De persoon en de persoonlijke omstandigheden van verdachte
De rechtbank heeft acht geslagen op de justitiële documentatie van verdachte, waaruit blijkt dat verdachte eerder is veroordeeld voor diefstal en dat artikel 63 van het Wetboek van Strafrecht (verder: Sr) meermalen van toepassing is.
De verdediging heeft verzocht het adolescentenstrafrecht toe te passen en daartoe rapporten overgelegd die dateren van 2019 en daar voor. Verdachte heeft in onderhavige zaak geen medewerking verleend aan het opstellen van een actueel reclasseringsrapport. Er is dan ook geen actueel rapport over verdachte en zijn persoonlijke omstandigheden beschikbaar. Op enkel de grond van de oudere rapporten kan de rechtbank geen toepassing geven aan het adolescentenstrafrecht, omdat deze rapporten niet zien op de huidige situatie. Ook ambtshalve ziet de rechtbank geen aanknopingspunten om hier toepassing aan te geven, omdat verdachte ter zitting heeft verklaard op zichzelf te wonen, hij ambulante hulp ontvangt van [woonzorg01] en bezig is met het zoeken van werk. Er is dan ook niet gebleken dat bijvoorbeeld pedagogische beïnvloeding mogelijk of noodzakelijk is. De rechtbank zal het volwassenstrafrecht toepassen.
De straf
De rechtbank is van oordeel dat met betrekking tot de drie feiten sprake is van meerdaadse samenloop als bedoeld in artikel 57 Sr. Zij houdt hier rekening mee. Gelet op de straffen die in vergelijkbare zaken worden opgelegd, zou de oplegging van een onvoorwaardelijke gevangenisstraf in beginsel in de rede liggen. De rechtbank ziet echter in de jeugdige leeftijd van verdachte, de omstandigheid dat hij zijn leven inmiddels op de rit lijkt te hebben en de hulpverlening die hij momenteel krijgt, aanleiding om hiervan af te wijken. Een onvoor-waardelijke gevangenisstraf zou deze ontwikkelingen in het hulpverlengingstraject door-kruisen. Dit is niet in het belang van zowel verdachte als van de maatschappij.
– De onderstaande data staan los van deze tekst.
File: config.mk
export PLATFORM = sky130hd
export DESIGN_NAME = icef_capture
export DESIGN_NICKNAME = d
export VERILOG_FILES = /design/src/core/icef_pkg.sv /design/src/core/icef_capture.sv
export SDC_FILE = /design/constraint.sdc
export NUM_CORES = 1
export LEC_CHECK = 0
export ABC_CLOCK_PERIOD_IN_PS = 3400
export BUFFER_PORTS_ARGS = -buffer_cell sky130_fd_sc_hd__buf_2
export CAP_MARGIN = 20
export CORE_MARGIN = 5
export CORE_UTILIZATION = 55
export CTS_CLUSTER_DIAMETER = 30
export DETAILED_ROUTE_END_ITERATION = 10
export PLACE_DENSITY = 0.83
export SLEW_MARGIN = 20
export SYNTH_ARGS = -nofsm -noshare
export SYNTH_HDL_FRONTEND = slang
export SYNTH_SLANG_ARGS = --single-unit
File: constraint.sdc
create_clock -name clk -period 3.4 [get_ports clk]
set_input_delay 0.17 -clock clk [delete_from_list [all_inputs] [get_ports clk]]
set_output_delay 0.17 -clock clk [all_outputs]
set_load 0.02 [all_outputs]
File: src/core/icef_pkg.sv
// Package for the input capture event FIFO: register map, fields, modes, timing
package icef_pkg;
  // Register indices on the plain register port
  localparam logic [1:0] ADDR_CONTROL_ONE = 2'h0;  // capture_control_one
  localparam logic [1:0] ADDR_FIFO_PORT   = 2'h1;  // capture_fifo_port
  localparam logic [1:0] ADDR_IRQ_CTRL    = 2'h2;  // flag, enable, priority
  // Field positions in capture_control_one
  localparam int MODE_LSB   = 0;
  localparam int BNE_BIT    = 3;
  localparam int OV_BIT     = 4;
  localparam int CPI_LSB    = 5;
  localparam int SIDL_BIT   = 13;
  // Field positions in the interrupt control register
  localparam int IRQF_BIT   = 0;
  localparam int IRQE_BIT   = 1;
  localparam int PRIO_LSB   = 2;
  // Reset values
  localparam logic [2:0] MODE_RST = 3'h0;
  localparam logic [1:0] CPI_RST  = 2'h0;
  localparam logic [2:0] PRIO_RST = 3'h0;
  // Prescale targets
  localparam logic [3:0] PRE_FOUR    = 4'h3;
  localparam logic [3:0] PRE_SIXTEEN = 4'hf;
  // Flag delay after the buffer write, in instruction cycles
  localparam int IRQ_DELAY_CYC = 2;

  typedef enum logic [2:0] {
    ICEF_OFF     = 3'b000,
    ICEF_BOTH    = 3'b001,
    ICEF_FALL    = 3'b010,
    ICEF_RISE    = 3'b011,
    ICEF_PRE4    = 3'b100,
    ICEF_PRE16   = 3'b101,
    ICEF_DISABLE = 3'b110,
    ICEF_SLEEPIRQ = 3'b111
  } icef_mode_t;

  typedef struct packed {
    logic        stop_in_idle;
    logic [1:0]  captures_per_interrupt;
    icef_mode_t  capture_mode_select;
  } icef_cfg_t;
endpackage : icef_pkg

File: src/core/icef_capture.sv
// Input capture channel with four-entry event FIFO and interrupt logic
//
// Implementation choices: the address-and-strobe port and the placing of the registers.
`timescale 1ns/1ns
//////////////////////////////////////////////////////////////////////////////
// Behaviour
// - Mode off or reset clears the edge prescaler counter.
// - Switching between active modes keeps the prescaler count.
// - Both-edges mode captures every edge without the prescaler.
// - Both-edges mode flags every capture, ignoring captures-per-interrupt.
// - Interrupt flag rises two cycles after the buffer write.
// - Pin edges are synchronised, then the timer value is written.
// - Stored value is the timer two to three counts after the edge.
// - Mode off clears overflow and empties the FIFO.
// - Buffer-not-empty sets on first capture, clears when all read.
// - Four entries; reads shift remaining entries forward.
// - Capture into full buffer sets overflow, is dropped, no interrupt.
// - Fourth read, mode off or reset clears overflow.
// - Overflow only in capture modes, full, capture, not idle-stopped sleep mode.
// - Count zero or both-edges: interrupts continue, overflow stays clear.
// - Count zero makes the channel an external interrupt input.
// - Interrupt after field value plus one buffer writes, field bits 6:5.
// - Otherwise no interrupts while overflow persists.
// - Buffer becoming empty resets the interrupt event counter.
// - Sleep-interrupt mode: rising edge wakes device, raises enabled interrupt.
// - Other modes never wake from Sleep.
// - Stop-in-idle bit 13: clear runs in Idle, set behaves as Sleep.
// - Code 011 captures rising, 010 falling, no prescaler.
// - Codes 100 and 101 capture every fourth or sixteenth rising edge.
// - Port reads return the oldest FIFO entry.
module icef_capture #(
  parameter int TW    = 16,
  parameter int DEPTH = 4
) (
  input  wire logic           clk,
  input  wire logic           rst_b,
  input  wire logic           capture_input_pin,
  input  wire logic [TW-1:0]  timer_count,
  input  wire logic           sleep_mode,
  input  wire logic           idle_mode,
  input  wire logic [2:0]     cpu_priority,
  input  wire logic [1:0]     reg_addr,
  input  wire logic [15:0]    reg_wdata,
  input  wire logic           reg_wr,
  input  wire logic           reg_rd,
  output logic      [15:0]    reg_rdata,
  output logic                capture_irq,
  output logic                wake_request
);
  localparam int CW = $clog2(DEPTH + 1);
  localparam logic [CW-1:0] FULL_CNT = CW'(DEPTH);
  localparam logic [CW-1:0] ZERO_CNT = '0;
  localparam logic [CW-1:0] ONE_CNT  = CW'(1);
  localparam int IRQ_DELAY_W = icef_pkg::IRQ_DELAY_CYC;

  // Fill counter has one spare code so full and empty differ
  // Flag delay line length follows the package timing count
  // Overflow read counter shares the fill width, so depth may grow
  // Timer words wider than the port are cut to their low 16 bits on read

  //////////////////////////////////////////////////////////////////////////
  // Pin synchroniser; first stage read only by the second
  // The pin is asynchronous, so two flops guard against metastability
  // A third flop keeps the previous settled level for edge detection
  // All three reset low to match an idle low pin: no false edge
  // Latency is fixed, so capture spacing equals edge spacing
  logic sync_a;
  logic sync_b;
  logic pin_prev;
  always_ff @(posedge clk or negedge rst_b) begin
    if (!rst_b) begin
      sync_a   <= 1'b0;
      sync_b   <= 1'b0;
      pin_prev <= 1'b0;
    end else begin
      sync_a   <= capture_input_pin;
      sync_b   <= sync_a;
      pin_prev <= sync_b;
    end
  end

  //////////////////////////////////////////////////////////////////////////
  // State declarations
  // Every group has a next_ value built in one combinational block
  // and registered in the single clocked block further down
  // FIFO storage is plain flops; entry 0 is always the oldest
  icef_pkg::icef_cfg_t      cfg, next_cfg;
  logic                     irq_en, next_irq_en;
  logic [2:0]               irq_prio, next_irq_prio;
  logic                     irq_flag, next_irq_flag;
  logic [3:0]               pre_cnt, next_pre_cnt;
  logic [TW-1:0]            fifo [DEPTH];
  logic [TW-1:0]            next_fifo [DEPTH];
  logic [CW-1:0]            fill, next_fill;
  logic                     ovf, next_ovf;
  logic [1:0]               ev_cnt, next_ev_cnt;
  logic [CW-1:0]            ovf_reads, next_ovf_reads;
  logic [IRQ_DELAY_W-1:0]   irq_pipe, next_irq_pipe;
  logic                     wake, next_wake;
  logic [15:0]              rdata, next_rdata;

  //////////////////////////////////////////////////////////////////////////
  // Event qualification
  // Turns settled pin edges into capture events for the current mode
  // Prescaled modes only fire on the rising edge that ends a count
  // Sleep or stopped Idle freezes every mode but sleep-interrupt
  // Overflow is judged here so the write path sees one clean decision
  // Hazard: a capture and a mode-off write in one cycle; off wins below
  logic rise, fall, stopped, capture_ev, pre_hit;
  logic do_write, do_ovf, want_irq, rd_fifo, mode_off_wr;
  icef_pkg::icef_mode_t mode;
  always_comb begin
    mode    = cfg.capture_mode_select;
    rise    = sync_b & ~pin_prev;
    fall    = ~sync_b & pin_prev;
    // Idle with stop set behaves as Sleep
    stopped = sleep_mode | (idle_mode & cfg.stop_in_idle);
    pre_hit = 1'b0;
    capture_ev = 1'b0;
    case (mode)
      icef_pkg::ICEF_BOTH:  capture_ev = rise | fall;
      icef_pkg::ICEF_FALL:  capture_ev = fall;
      icef_pkg::ICEF_RISE:  capture_ev = rise;
      icef_pkg::ICEF_PRE4: begin
        pre_hit    = rise & (pre_cnt[1:0] == icef_pkg::PRE_FOUR[1:0]);
        capture_ev = pre_hit;
      end
      icef_pkg::ICEF_PRE16: begin
        pre_hit    = rise & (pre_cnt == icef_pkg::PRE_SIXTEEN);
        capture_ev = pre_hit;
      end
      icef_pkg::ICEF_SLEEPIRQ: capture_ev = rise;
      default:              capture_ev = 1'b0;
    endcase
    // Sleep stops the clocked capture path except in sleep-interrupt mode
    if (stopped && mode != icef_pkg::ICEF_SLEEPIRQ) begin
      capture_ev = 1'b0;
    end
    rd_fifo     = reg_rd && reg_addr == icef_pkg::ADDR_FIFO_PORT && fill != ZERO_CNT;
    mode_off_wr = reg_wr && reg_addr == icef_pkg::ADDR_CONTROL_ONE &&
                  reg_wdata[icef_pkg::MODE_LSB +: 3] == 3'h0;
    // Sleep-interrupt mode while stopped: value is invalid, nothing stored
    do_write = capture_ev && fill != FULL_CNT && !ovf &&
               !(stopped && mode == icef_pkg::ICEF_SLEEPIRQ);
    do_ovf   = capture_ev && fill == FULL_CNT &&
               mode != icef_pkg::ICEF_BOTH &&
               cfg.captures_per_interrupt != 2'h0 &&
               !(stopped && mode == icef_pkg::ICEF_SLEEPIRQ);
  end

  //////////////////////////////////////////////////////////////////////////
  // Next-state logic
  // Order matters: read, then write, then flag, then mode off
  // Later assignments override earlier ones, so mode off beats the read and write paths
  // and a hardware flag set beats a software clear
  // Read and write may share a cycle; the read shifts first, but a full buffer still drops the write
  always_comb begin
    next_cfg       = cfg;
    next_irq_en    = irq_en;
    next_irq_prio  = irq_prio;
    next_irq_flag  = irq_flag;
    next_pre_cnt   = pre_cnt;
    next_fill      = fill;
    next_ovf       = ovf;
    next_ev_cnt    = ev_cnt;
    next_ovf_reads = ovf_reads;
    next_wake      = 1'b0;
    next_rdata     = 16'h0000;
    for (int i = 0; i < DEPTH; i++) begin
      next_fifo[i] = fifo[i];
    end
    want_irq = 1'b0;

    // Prescaler counts rising edges, unchanged across active mode changes
    // Limitation: a leftover count may make the first capture early
    // Counting is held while stopped so Sleep never advances it
    if ((mode == icef_pkg::ICEF_PRE4 || mode == icef_pkg::ICEF_PRE16) && rise && !stopped) begin
      next_pre_cnt = pre_hit ? 4'h0 : pre_cnt + 4'h1;
    end

    // Read path: oldest entry out, rest shift forward
    // Shifting costs muxes but keeps the output always at entry 0
    // An empty read moves nothing; its data is stale by design
    // While overflowed, the fourth read clears the condition
    if (rd_fifo) begin
      for (int i = 0; i < DEPTH - 1; i++) begin
        next_fifo[i] = fifo[i+1];
      end
      next_fill = fill - ONE_CNT;
      if (ovf) begin
        next_ovf_reads = ovf_reads + ONE_CNT;
        if (ovf_reads == FULL_CNT - ONE_CNT) begin
          next_ovf       = 1'b0;
          next_ovf_reads = ZERO_CNT;
        end
      end
    end

    // Write path; a read in the same cycle shifts first but does not make room in a full buffer
    // Index uses the fill after any read so no entry is skipped
    // Event counter counts stored words only
    // Count zero and both-edges modes flag every event,
    // even when the word itself cannot be stored
    if (do_write) begin
      next_fifo[next_fill[CW-2:0]] = timer_count;
      next_fill = next_fill + ONE_CNT;
      if (mode == icef_pkg::ICEF_BOTH || cfg.captures_per_interrupt == 2'h0) begin
        want_irq = 1'b1;
      end else if (ev_cnt == cfg.captures_per_interrupt) begin
        want_irq    = 1'b1;
        next_ev_cnt = 2'h0;
      end else begin
        next_ev_cnt = ev_cnt + 2'h1;
      end
    end else if (capture_ev && (mode == icef_pkg::ICEF_BOTH ||
                 cfg.captures_per_interrupt == 2'h0)) begin
      want_irq = 1'b1;
    end
    if (do_ovf) begin
      next_ovf = 1'b1;
    end

    // Sleep-interrupt mode: rising edge wakes and interrupts
    // No timer is needed here; nothing is stored while stopped
    // Priority must beat the CPU level for the flag to rise
    if (mode == icef_pkg::ICEF_SLEEPIRQ && rise && stopped) begin
      next_wake = irq_en;
      want_irq  = irq_en && irq_prio > cpu_priority;
    end

    // Empty buffer realigns the event count
    // Keeps the interrupt cadence tied to what the FIFO holds
    if (next_fill == ZERO_CNT) begin
      next_ev_cnt = 2'h0;
    end

    // Register writes
    // Status bits are read-only; writes to them are dropped
    // Flag bit: writing zero clears, writing one does nothing
    // Unmapped address three is ignored entirely
    if (reg_wr && reg_addr == icef_pkg::ADDR_CONTROL_ONE) begin
      next_cfg.capture_mode_select    = icef_pkg::icef_mode_t'(reg_wdata[icef_pkg::MODE_LSB +: 3]);
      next_cfg.captures_per_interrupt = reg_wdata[icef_pkg::CPI_LSB +: 2];
      next_cfg.stop_in_idle           = reg_wdata[icef_pkg::SIDL_BIT];
    end
    if (reg_wr && reg_addr == icef_pkg::ADDR_IRQ_CTRL) begin
      next_irq_en   = reg_wdata[icef_pkg::IRQE_BIT];
      next_irq_prio = reg_wdata[icef_pkg::PRIO_LSB +: 3];
      if (!reg_wdata[icef_pkg::IRQF_BIT]) begin
        next_irq_flag = 1'b0;
      end
    end
    // Delayed flag set wins over a software clear
    // Losing the set would drop an interrupt silently
    if (irq_pipe[IRQ_DELAY_W-1]) begin
      next_irq_flag = 1'b1;
    end

    // Mode off clears the prescaler, overflow and FIFO
    // Acts both on the write itself and while the mode stays off,
    // so a capture in the write cycle cannot slip into the buffer
    // FIFO words are not wiped; emptiness is carried by the fill count
    if (mode_off_wr || mode == icef_pkg::ICEF_OFF) begin
      next_pre_cnt   = 4'h0;
      next_fill      = ZERO_CNT;
      next_ovf       = 1'b0;
      next_ovf_reads = ZERO_CNT;
      next_ev_cnt    = 2'h0;
      want_irq       = 1'b0;
    end

    next_irq_pipe = {irq_pipe[IRQ_DELAY_W-2:0], want_irq};

    // Read data: one cycle after the strobe
    // Zero outside that cycle, so the port never shows old data
    // Status reflects state before any same-cycle update
    // Unused bits read as zero
    if (reg_rd) begin
      case (reg_addr)
        icef_pkg::ADDR_CONTROL_ONE: begin
          next_rdata[icef_pkg::MODE_LSB +: 3] = cfg.capture_mode_select;
          next_rdata[icef_pkg::BNE_BIT]       = fill != ZERO_CNT;
          next_rdata[icef_pkg::OV_BIT]        = ovf;
          next_rdata[icef_pkg::CPI_LSB +: 2]  = cfg.captures_per_interrupt;
          next_rdata[icef_pkg::SIDL_BIT]      = cfg.stop_in_idle;
        end
        icef_pkg::ADDR_FIFO_PORT: next_rdata = 16'(fifo[0]);
        icef_pkg::ADDR_IRQ_CTRL: begin
          next_rdata[icef_pkg::IRQF_BIT]      = irq_flag;
          next_rdata[icef_pkg::IRQE_BIT]      = irq_en;
          next_rdata[icef_pkg::PRIO_LSB +: 3] = irq_prio;
        end
        default: next_rdata = 16'h0000;
      endcase
    end
  end

  //////////////////////////////////////////////////////////////////////////
  // State registers
  // Asynchronous reset loads constants only
  // Reset clears prescaler, FIFO fill, overflow and both counters
  // FIFO words are cleared too, though software must not rely on them
  always_ff @(posedge clk or negedge rst_b) begin
    if (!rst_b) begin
      cfg.capture_mode_select    <= icef_pkg::ICEF_OFF;
      cfg.captures_per_interrupt <= icef_pkg::CPI_RST;
      cfg.stop_in_idle           <= 1'b0;
      irq_en    <= 1'b0;
      irq_prio  <= icef_pkg::PRIO_RST;
      irq_flag  <= 1'b0;
      pre_cnt   <= 4'h0;
      fill      <= ZERO_CNT;
      ovf       <= 1'b0;
      ev_cnt    <= 2'h0;
      ovf_reads <= ZERO_CNT;
      irq_pipe  <= '0;
      wake      <= 1'b0;
      rdata     <= 16'h0000;
      for (int i = 0; i < DEPTH; i++) begin
        fifo[i] <= '0;
      end
    end else begin
      cfg       <= next_cfg;
      irq_en    <= next_irq_en;
      irq_prio  <= next_irq_prio;
      irq_flag  <= next_irq_flag;
      pre_cnt   <= next_pre_cnt;
      fill      <= next_fill;
      ovf       <= next_ovf;
      ev_cnt    <= next_ev_cnt;
      ovf_reads <= next_ovf_reads;
      irq_pipe  <= next_irq_pipe;
      wake      <= next_wake;
      rdata     <= next_rdata;
      for (int i = 0; i < DEPTH; i++) begin
        fifo[i] <= next_fifo[i];
      end
    end
  end

  //////////////////////////////////////////////////////////////////////////
  // Outputs straight from flops
  // No logic between the registers and the ports,
  // so the outputs are glitch-free
  // The interrupt output is the flag itself, a level
  always_comb begin
    reg_rdata    = rdata;
    capture_irq  = irq_flag;
    wake_request = wake;
  end
endmodule : icef_capture

## Yosys cells after proc, flatten, opt, wreduce, memory -nomap -nowiden

Index checks and enable logic that the tools add are counted.

| cells by class | value |
|---|---|
| add/sub/neg operators | 5 |
| order comparisons | 3 |
| eq/ne operators | 18 |
| mux-type cells | 44 |
| bitwise operators | 10 |
| reductions and logical operators | 44 |

Operator list:

| kind | number |
|---|---|
| $bwmux W64 | 1 |
| $mux W64 | 1 |
| $mux W48 | 1 |
| $demux W16 S2 | 1 |
| $mux W16 | 2 |
| $logic_and A1 B1 Y1 | 21 |
| $mux W3 | 7 |
| $mux W1 | 16 |
| $pmux W5 S3 | 1 |
| $eq A3 B3 Y1 const B | 4 |
| $mux W2 | 6 |
| $mux W4 | 3 |
| $reduce_bool A2 Y1 | 5 |
| $eq A3 B2 Y1 const B | 3 |
| $logic_not A3 Y1 | 3 |
| $reduce_bool A3 Y1 | 3 |
| $add A3 B1 Y3 const B | 2 |
| $mux W6 | 1 |
| $ne A3 B1 Y1 const B | 2 |
| $ne A3 B3 Y1 const B | 2 |
| $reduce_and A2 Y1 | 3 |
| $and A1 B1 Y1 | 5 |
| $pmux W1 S5 | 1 |
| $add A4 B1 Y4 const B | 1 |
| 20 further kinds | 29 |

| word-level totals | value |
|---|---|
| register bits after elaboration | 110 |
| input port bits | 44 |
| output and inout bits | 18 |
| logic and storage cells | 145 |

## Logic depth before layout (Yosys ltp)

Gate-level depths: netlist of the first run.

| depth | value |
|---|---|
| depth after elaboration | 12 |
| depth in mapped cells | 12 |
| mapped depth without buffers | 10 |

## Worst setup path before layout of the first run

Ideal clock, no wire load.

| path | value |
|---|---|
| path kind | register to register |
| start point | register fill[0] |
| end point | register fifo[32] (netlist name) |
| setup time | 0.125 ns |
| arrival | 2.460 ns |
| required time | 3.275 ns |
| path slack | 0.816 ns |
| cell stages (with the launch flop) | 13 |
| buffers on the path | 3 |
| clock period less this slack | 2.584 ns |
| cell sequence | dfrtp_1 > inv_1 > ha_1 > nand2b_1 > and2_1 > buf_2 > buf_1 > a21oi_1 > inv_1 > ha_1 > nand3_2 > buf_4 > mux2_2 |

RTL lines:

| what | RTL line | RTL |
|---|---|---|
| start: declaration | icef_capture.sv:94 | `logic [CW-1:0] fill, next_fill;` |
| start signal: assignment | icef_capture.sv:328 | `fill <= next_fill;` |
| end signal: indexed assignment | icef_capture.sv:336 | `fifo[i] <= next_fifo[i];` |
| end: declaration | icef_capture.sv:92 | `logic [TW-1:0] fifo [DEPTH];` |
De rechtbank is van oordeel dat de door de officier van justitie gevorderde straf daarom niet passend is.
De rechtbank acht een onvoorwaardelijke taakstraf voor de maximale duur van 240 uur passend. Met deze maximaal mogelijke taakstraf wordt de ernst van de door verdachte gepleegde feiten tot uitdrukking gebracht. Daarnaast legt zij aan verdachte op een geheel voorwaardelijke gevangenisstraf van zes maanden met een proeftijd van twee jaar. Deze vorm van voorwaardelijke straf acht de rechtbank nodig als stevige stok achter de deur, om verdachte ervan te weerhouden opnieuw strafbare feiten te plegen. Zolang verdachte op de positieve weg blijft waar hij nu op zit, zal hij niets merken van deze voorwaardelijke straf. De rechtbank spreekt daarom de hoop uit dat verdachte veel waarde hecht aan de positieve wending die hij heeft gemaakt en dat hij niets zal doen dat dit gaat doorkruisen.

7.De benadeelde partij

De benadeelde partij [slachtoffer01] vordert een schadevergoeding van € 592,- aan materiële schade. Deze schade bevat een drietal posten, te weten kosten voor het horloge (€ 242,-), de schade aan de bekleding van de auto (€ 200,-) en de reiskosten naar Tilburg (€ 150,-).
De rechtbank is van oordeel dat de onderbouwing van de verschillende kostenposten niet toereikend is. Dit geldt ook voor de bon behorende bij het horloge. De bon betreft de prijs van een nieuw horloge. De bon staat ook op naam van een ander dan aangever en onduidelijk is gebleven of het beschadigde horloge eventueel gerepareerd had kunnen worden. Zij zal daarom de benadeelde partij niet-ontvankelijk verklaren in de vordering.
Indien de benadeelde partij ook heeft bedoeld om immateriële schade te vorderen, heeft de rechtbank daar geen aanknopingspunten voor gevonden in de ingediende vordering.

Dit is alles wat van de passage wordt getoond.